Dataset records
((
## src/rtl/mem_arbiter_pkg.sv

```systemverilog
// Shared types for the fetch/data memory arbiter: response owner tag and the
// memory request bundle driven onto the single-port BRAM.
package rv;

  localparam int unsigned MEM_BE_W       = 4;
  localparam int unsigned MEM_DATA_W     = 32;
  // Widest word address the request bundle can carry; narrower buses zero-extend.
  localparam int unsigned MEM_ADDR_MAX_W = 62;

  typedef enum logic [1:0] {
    OWN_NONE,
    OWN_IF,
    OWN_D
  } arb_owner_e;

  typedef struct packed {
    logic                      we;
    logic [MEM_ADDR_MAX_W-1:0] addr;
    logic [MEM_BE_W-1:0]       be;
    logic [MEM_DATA_W-1:0]     wdata;
  } mem_req_t;

endpackage

```

## src/rtl/rr_arbiter2.sv

```systemverilog
// Two-way round-robin arbiter: a lone request wins outright, a tie goes to the
// requester that was not granted last. The pointer moves only on a grant.
module rr_arbiter2 (
  input  logic       clk,
  input  logic       rst,
  input  logic [1:0] req_i,
  output logic [1:0] grant_o
);

  // 1: req_i[1] wins the next tie
  logic prio_hi_q, prio_hi_d;

  always_comb begin
    grant_o   = req_i;
    prio_hi_d = prio_hi_q;
    if (req_i == 2'b11) begin
      grant_o = prio_hi_q ? 2'b10 : 2'b01;
    end
    if (grant_o[0]) begin
      prio_hi_d = 1'b1;
    end else if (grant_o[1]) begin
      prio_hi_d = 1'b0;
    end
  end

  always_ff @(posedge clk) begin
    if (rst) begin
      prio_hi_q <= 1'b1;
    end else begin
      prio_hi_q <= prio_hi_d;
    end
  end

endmodule

```

## src/rtl/mem_arbiter.sv

```systemverilog
// Shares one single-port BRAM between instruction fetch and load/store traffic,
// one access per cycle, responses routed back one cycle later by owner tag.
module mem_arbiter
  import rv::*;
#(
  parameter int unsigned ADDR_W = 32,
  parameter int unsigned DATA_W = 32
) (
  input  logic                clk,
  input  logic                rst,
  input  logic                if_valid,
  input  logic [ADDR_W-1:0]   if_addr,
  output logic                if_ready,
  output logic                if_rvalid,
  output logic [DATA_W-1:0]   if_rdata,
  input  logic                d_valid,
  input  logic                d_we,
  input  logic [ADDR_W-1:0]   d_addr,
  input  logic [MEM_BE_W-1:0] d_be,
  input  logic [DATA_W-1:0]   d_wdata,
  output logic                d_ready,
  output logic                d_rvalid,
  output logic [DATA_W-1:0]   d_rdata,
  output logic                d_err,
  output logic                mem_en,
  output logic                mem_we,
  output logic [ADDR_W-3:0]   mem_addr,
  output logic [MEM_BE_W-1:0] mem_be,
  output logic [DATA_W-1:0]   mem_wdata,
  input  logic [DATA_W-1:0]   mem_rdata
);

  logic       d_mis, d_mem_req;
  logic [1:0] req, grant;
  mem_req_t   mreq;
  arb_owner_e owner_q, owner_d;
  logic       err_q, err_d;
  logic [DATA_W-1:0] if_rdata_q, d_rdata_q;
  logic       unused_addr;

  // Misaligned data requests never touch memory, so they stay out of arbitration.
  assign d_mis     = d_valid & (d_addr[1:0] != 2'b00) & ~rst;
  assign d_mem_req = d_valid & (d_addr[1:0] == 2'b00);
  assign req       = rst ? 2'b00 : {d_mem_req, if_valid};

  rr_arbiter2 u_rr (
    .clk    (clk),
    .rst    (rst),
    .req_i  (req),
    .grant_o(grant)
  );

  always_comb begin
    mreq    = '0;
    owner_d = OWN_NONE;
    err_d   = d_mis;
    if (grant[1]) begin
      mreq.we    = d_we;
      mreq.addr  = MEM_ADDR_MAX_W'(d_addr[ADDR_W-1:2]);
      mreq.be    = d_be;
      mreq.wdata = d_wdata;
      owner_d    = OWN_D;
    end else if (grant[0]) begin
      mreq.addr  = MEM_ADDR_MAX_W'(if_addr[ADDR_W-1:2]);
      mreq.be    = '1;
      owner_d    = OWN_IF;
    end
  end

  assign mem_en    = |grant;
  assign mem_we    = mreq.we;
  assign mem_addr  = mreq.addr[ADDR_W-3:0];
  assign mem_be    = mreq.be;
  assign mem_wdata = mreq.wdata;

  assign if_ready  = grant[0];
  assign d_ready   = grant[1] | d_mis;

  // A response pending across reset is dropped by gating on rst as well.
  assign if_rvalid = (owner_q == OWN_IF) & ~rst;
  assign d_rvalid  = ((owner_q == OWN_D) | err_q) & ~rst;
  assign d_err     = err_q & ~rst;
  assign if_rdata  = if_rvalid ? mem_rdata : if_rdata_q;
  assign d_rdata   = ((owner_q == OWN_D) & ~rst) ? mem_rdata : d_rdata_q;

  always_ff @(posedge clk) begin
    if (rst) begin
      owner_q    <= OWN_NONE;
      err_q      <= 1'b0;
      if_rdata_q <= '0;
      d_rdata_q  <= '0;
    end else begin
      owner_q    <= owner_d;
      err_q      <= err_d;
      if_rdata_q <= if_rdata;
      d_rdata_q  <= d_rdata;
    end
  end

  assign unused_addr = ^{if_addr[1:0], mreq.addr[MEM_ADDR_MAX_W-1:ADDR_W-2]};

endmodule
```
))
Go through the entries and copy each line holding the string "typedef".

**EXERCISE RESULT**
  typedef enum logic [1:0] {
  typedef struct packed {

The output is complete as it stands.